Temeswar (ADZ) – Das Römisch-Katholische Bistum Temeswar/Timișoara erinnert an die Bărăgan-Verschleppung, die vor 75 Jahren begonnen hatte. In der Nacht vom 17. auf den 18. Juni 1951 setzte das kommunistische Regime die Zwangsdeportationen in die Bărăgan-Steppe in Gang. Betroffen waren Menschen, die in einem 25 Kilometer breiten Grenzstreifen entlang der damaligen Grenze zu Jugoslawien lebten – von Alt-Beba/Beba Veche bis zur Insel Ada Kaleh im Kreis Mehedinți, heißt es in dem Schreiben des Bistums Temeswar.
Als offizieller Anlass für die Deportationen wurde der Konflikt zwischen der Sowjetunion und ihren Satellitenstaaten einerseits sowie dem von Josip Broz Tito geführten Jugoslawien andererseits genannt. Die tatsächlichen Beweggründe lagen jedoch tiefer. Zum einen sollte die Region von sogenannten „Großbauern“ gesäubert werden – einer sozialen und wirtschaftlichen Schicht, die für Stabilität und Wohlstand sorgte, zugleich aber dem kommunistischen Regime kritisch gegenüberstand. Zum anderen verfolgten die Behörden das Ziel einer ethnischen „Säuberung“, da die in der Grenzregion lebenden Minderheiten als „Elemente mit hohem Risikofaktor“ betrachtet wurden.
Nach sowjetischem Vorbild wurden insgesamt 12.791 Familien mit 40.320 Personen aus 258 Ortschaften gewaltsam aus ihren Häusern geholt und in den Bărăgan deportiert. Unter den Verschleppten befanden sich Rumänen, Deutsche, Serben, Bulgaren, Ungarn, Aromunen sowie Flüchtlinge aus Bessarabien und der Nordbukowina.

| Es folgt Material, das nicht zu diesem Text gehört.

## src/rtl/multicycle_controller_if.sv

```systemverilog
// Control bundle between the multi-cycle sequencer and the shared datapath.
// master: the controller (drives enables/selects); slave: the datapath.
interface multicycle_controller_if #(
  parameter int unsigned OP_WIDTH      = 7,
  parameter int unsigned ALU_OP_WIDTH  = 2,
  parameter int unsigned IMM_SRC_WIDTH = 3
);
  logic [OP_WIDTH-1:0]      op;
  logic                     funct3_0;
  logic                     Zero;
  logic                     mem_ready;
  logic                     AdrSrc;
  logic                     IRWrite;
  logic                     PCWrite;
  logic [1:0]               ALUSrcA;
  logic [1:0]               ALUSrcB;
  logic [ALU_OP_WIDTH-1:0]  ALUOp;
  logic [IMM_SRC_WIDTH-1:0] ImmSrc;
  logic [1:0]               ResultSrc;
  logic                     MemWrite;
  logic                     RegWrite;
  logic                     retire;
  logic                     illegal;

  modport master (
    input  op, funct3_0, Zero, mem_ready,
    output AdrSrc, IRWrite, PCWrite, ALUSrcA, ALUSrcB, ALUOp, ImmSrc, ResultSrc,
           MemWrite, RegWrite, retire, illegal
  );

  modport slave (
    output op, funct3_0, Zero, mem_ready,
    input  AdrSrc, IRWrite, PCWrite, ALUSrcA, ALUSrcB, ALUOp, ImmSrc, ResultSrc,
           MemWrite, RegWrite, retire, illegal
  );
endinterface

```

## src/rtl/multicycle_controller.sv

```systemverilog
// Sequencing FSM for the multi-cycle RV32I core: steps the shared datapath
// through fetch/decode/execute/memory/writeback and stalls on mem_ready.
module multicycle_controller #(
  parameter int unsigned OP_WIDTH      = 7,
  parameter int unsigned ALU_OP_WIDTH  = 2,
  parameter int unsigned IMM_SRC_WIDTH = 3
) (
  input logic                      clk,
  input logic                      rst,
  multicycle_controller_if.master  bus
);

  localparam logic [OP_WIDTH-1:0] OpLw     = OP_WIDTH'(7'b0000011);
  localparam logic [OP_WIDTH-1:0] OpSw     = OP_WIDTH'(7'b0100011);
  localparam logic [OP_WIDTH-1:0] OpR      = OP_WIDTH'(7'b0110011);
  localparam logic [OP_WIDTH-1:0] OpIAlu   = OP_WIDTH'(7'b0010011);
  localparam logic [OP_WIDTH-1:0] OpBranch = OP_WIDTH'(7'b1100011);
  localparam logic [OP_WIDTH-1:0] OpJal    = OP_WIDTH'(7'b1101111);
  localparam logic [OP_WIDTH-1:0] OpLui    = OP_WIDTH'(7'b0110111);
  localparam logic [OP_WIDTH-1:0] OpAuipc  = OP_WIDTH'(7'b0010111);

  localparam logic [ALU_OP_WIDTH-1:0] AluAdd   = ALU_OP_WIDTH'(2'b00);
  localparam logic [ALU_OP_WIDTH-1:0] AluSub   = ALU_OP_WIDTH'(2'b01);
  localparam logic [ALU_OP_WIDTH-1:0] AluFunct = ALU_OP_WIDTH'(2'b10);

  localparam logic [IMM_SRC_WIDTH-1:0] ImmI = IMM_SRC_WIDTH'(3'b000);
  localparam logic [IMM_SRC_WIDTH-1:0] ImmS = IMM_SRC_WIDTH'(3'b001);
  localparam logic [IMM_SRC_WIDTH-1:0] ImmB = IMM_SRC_WIDTH'(3'b010);
  localparam logic [IMM_SRC_WIDTH-1:0] ImmJ = IMM_SRC_WIDTH'(3'b011);
  localparam logic [IMM_SRC_WIDTH-1:0] ImmU = IMM_SRC_WIDTH'(3'b100);

  typedef enum logic [3:0] {
    StFetch, StDecode, StMemAdr, StMemRead, StMemWb, StMemWrite,
    StExecR, StExecI, StExecU, StAluWb, StBranch, StJal, StIllegal
  } state_e;

  state_e state_q, state_d;

  logic       adr_src, ir_write, pc_update, branch, take;
  logic [1:0] alu_src_a, alu_src_b, result_src;
  logic       mem_write, reg_write, retire, illegal;
  logic [ALU_OP_WIDTH-1:0]  alu_op;
  logic [IMM_SRC_WIDTH-1:0] imm_src;

  // State register; reset aborts any instruction and returns to fetch.
  always_ff @(posedge clk or posedge rst) begin
    if (rst) state_q <= StFetch;
    else     state_q <= state_d;
  end

  // Immediate format follows the opcode in every state, including reset.
  always_comb begin
    imm_src = ImmI;
    case (bus.op)
      OpSw:           imm_src = ImmS;
      OpBranch:       imm_src = ImmB;
      OpJal:          imm_src = ImmJ;
      OpLui, OpAuipc: imm_src = ImmU;
      default:        imm_src = ImmI;
    endcase
  end

  // Next state and per-state datapath controls; unlisted selects rest at 0.
  always_comb begin
    state_d    = state_q;
    adr_src    = 1'b0;
    ir_write   = 1'b0;
    pc_update  = 1'b0;
    branch     = 1'b0;
    alu_src_a  = 2'b00;
    alu_src_b  = 2'b00;
    alu_op     = AluAdd;
    result_src = 2'b00;
    mem_write  = 1'b0;
    reg_write  = 1'b0;
    retire     = 1'b0;
    illegal    = 1'b0;
    take       = bus.Zero ^ bus.funct3_0;

    unique case (state_q)
      StFetch: begin
        alu_src_b  = 2'b10;
        result_src = 2'b10;
        ir_write   = bus.mem_ready;
        pc_update  = bus.mem_ready;
        if (bus.mem_ready) state_d = StDecode;
      end
      StDecode: begin
        // Precompute the branch/jal target into ALUOut.
        alu_src_a = 2'b01;
        alu_src_b = 2'b01;
        case (bus.op)
          OpLw, OpSw:     state_d = StMemAdr;
          OpR:            state_d = StExecR;
          OpIAlu:         state_d = StExecI;
          OpBranch:       state_d = StBranch;
          OpJal:          state_d = StJal;
          OpLui, OpAuipc: state_d = StExecU;
          default:        state_d = StIllegal;
        endcase
      end
      StMemAdr: begin
        alu_src_a = 2'b10;
        alu_src_b = 2'b01;
        state_d   = (bus.op == OpSw) ? StMemWrite : StMemRead;
      end
      StMemRead: begin
        adr_src = 1'b1;
        if (bus.mem_ready) state_d = StMemWb;
      end
      StMemWb: begin
        result_src = 2'b01;
        reg_write  = 1'b1;
        retire     = 1'b1;
        state_d    = StFetch;
      end
      StMemWrite: begin
        // Strobe held through stalls until memory acknowledges.
        adr_src   = 1'b1;
        mem_write = 1'b1;
        retire    = bus.mem_ready;
        if (bus.mem_ready) state_d = StFetch;
      end
      StExecR: begin
        alu_src_a = 2'b10;
        alu_op    = AluFunct;
        state_d   = StAluWb;
      end
      StExecI: begin
        alu_src_a = 2'b10;
        alu_src_b = 2'b01;
        alu_op    = AluFunct;
        state_d   = StAluWb;
      end
      StExecU: begin
        // lui adds to zero, auipc adds to the instruction's own PC.
        alu_src_a = (bus.op == OpLui) ? 2'b11 : 2'b01;
        alu_src_b = 2'b01;
        state_d   = StAluWb;
      end
      StAluWb: begin
        reg_write = 1'b1;
        retire    = 1'b1;
        state_d   = StFetch;
      end
      StBranch: begin
        alu_src_a = 2'b10;
        alu_op    = AluSub;
        branch    = 1'b1;
        retire    = 1'b1;
        state_d   = StFetch;
      end
      StJal: begin
        // Jump to the target precomputed in decode; ALU forms OldPC+4 for rd.
        alu_src_a = 2'b01;
        alu_src_b = 2'b10;
        pc_update = 1'b1;
        state_d   = StAluWb;
      end
      StIllegal: begin
        illegal = 1'b1;
      end
      default: state_d = StFetch;
    endcase
  end

  // Drive the bus; every write enable is suppressed while reset is held.
  always_comb begin
    bus.AdrSrc    = adr_src;
    bus.ALUSrcA   = alu_src_a;
    bus.ALUSrcB   = alu_src_b;
    bus.ALUOp     = alu_op;
    bus.ImmSrc    = imm_src;
    bus.ResultSrc = result_src;
    bus.IRWrite   = ir_write & ~rst;
    bus.PCWrite   = (pc_update | (branch & take)) & ~rst;
    bus.MemWrite  = mem_write & ~rst;
    bus.RegWrite  = reg_write & ~rst;
    bus.retire    = retire & ~rst;
    bus.illegal   = illegal & ~rst;
  end

endmodule

```

## src/flat_wrapper.sv

```systemverilog
// flat-port wrapper written by rule: the top's interface ports become plain ports
module multicycle_controller_flat 
#(
  parameter int unsigned OP_WIDTH      = 7,
  parameter int unsigned ALU_OP_WIDTH  = 2,
  parameter int unsigned IMM_SRC_WIDTH = 3
)
  (clk, rst, bus_op, bus_funct3_0, bus_Zero, bus_mem_ready, bus_AdrSrc, bus_IRWrite, bus_PCWrite, bus_ALUSrcA, bus_ALUSrcB, bus_ALUOp, bus_ImmSrc, bus_ResultSrc, bus_MemWrite, bus_RegWrite, bus_retire, bus_illegal);
  multicycle_controller_if #(.OP_WIDTH(OP_WIDTH), .ALU_OP_WIDTH(ALU_OP_WIDTH), .IMM_SRC_WIDTH(IMM_SRC_WIDTH)) bus_i ();
  input logic clk;
  input logic rst;
  input wire logic [$bits(bus_i.op)-1:0] bus_op;
  input wire logic [$bits(bus_i.funct3_0)-1:0] bus_funct3_0;
  input wire logic [$bits(bus_i.Zero)-1:0] bus_Zero;
  input wire logic [$bits(bus_i.mem_ready)-1:0] bus_mem_ready;
  output wire logic [$bits(bus_i.AdrSrc)-1:0] bus_AdrSrc;
  output wire logic [$bits(bus_i.IRWrite)-1:0] bus_IRWrite;
  output wire logic [$bits(bus_i.PCWrite)-1:0] bus_PCWrite;
  output wire logic [$bits(bus_i.ALUSrcA)-1:0] bus_ALUSrcA;
  output wire logic [$bits(bus_i.ALUSrcB)-1:0] bus_ALUSrcB;
  output wire logic [$bits(bus_i.ALUOp)-1:0] bus_ALUOp;
  output wire logic [$bits(bus_i.ImmSrc)-1:0] bus_ImmSrc;
  output wire logic [$bits(bus_i.ResultSrc)-1:0] bus_ResultSrc;
  output wire logic [$bits(bus_i.MemWrite)-1:0] bus_MemWrite;
  output wire logic [$bits(bus_i.RegWrite)-1:0] bus_RegWrite;
  output wire logic [$bits(bus_i.retire)-1:0] bus_retire;
  output wire logic [$bits(bus_i.illegal)-1:0] bus_illegal;
  assign bus_i.op = bus_op;
  assign bus_i.funct3_0 = bus_funct3_0;
  assign bus_i.Zero = bus_Zero;
  assign bus_i.mem_ready = bus_mem_ready;
  assign bus_AdrSrc = bus_i.AdrSrc;
  assign bus_IRWrite = bus_i.IRWrite;
  assign bus_PCWrite = bus_i.PCWrite;
  assign bus_ALUSrcA = bus_i.ALUSrcA;
  assign bus_ALUSrcB = bus_i.ALUSrcB;
  assign bus_ALUOp = bus_i.ALUOp;
  assign bus_ImmSrc = bus_i.ImmSrc;
  assign bus_ResultSrc = bus_i.ResultSrc;
  assign bus_MemWrite = bus_i.MemWrite;
  assign bus_RegWrite = bus_i.RegWrite;
  assign bus_retire = bus_i.retire;
  assign bus_illegal = bus_i.illegal;
  multicycle_controller #(.OP_WIDTH(OP_WIDTH), .ALU_OP_WIDTH(ALU_OP_WIDTH), .IMM_SRC_WIDTH(IMM_SRC_WIDTH)) u_core (.clk(clk), .rst(rst), .bus(bus_i));
endmodule
```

Der breiten Öffentlichkeit eher weniger bekannt: Im Sommer 1954 erkundigte sich der Temeswarer Bischof Augustin Pacha nach seiner Freilassung und nur wenige Monate vor seinem Tod bei der Römisch-Katholischen Erzdiözese Bukarest nach dem Schicksal der katholischen Gläubigen aus dem Banat, die in den Bărăgan deportiert worden waren, sowie nach deren seelsorgerischer Betreuung. Die Antwort bestätigte, dass es den Priestern aus der Gegend von Brăila trotz großer Schwierigkeiten gelungen war, die Seelsorge in den Deportiertenlagern aufrechtzuerhalten. Der Salvatorianerpater Paulus Weinschrott SDS sandte Briefe, katechetisches Material und ermutigende Botschaften an die Menschen im Bărăgan. Zu den deportierten Priestern des Bistums Temeswar gehörten Pfarrer Zoltán Buding und Pfarrer László Tury, informiert die Pressestelle des Bistums Temeswar.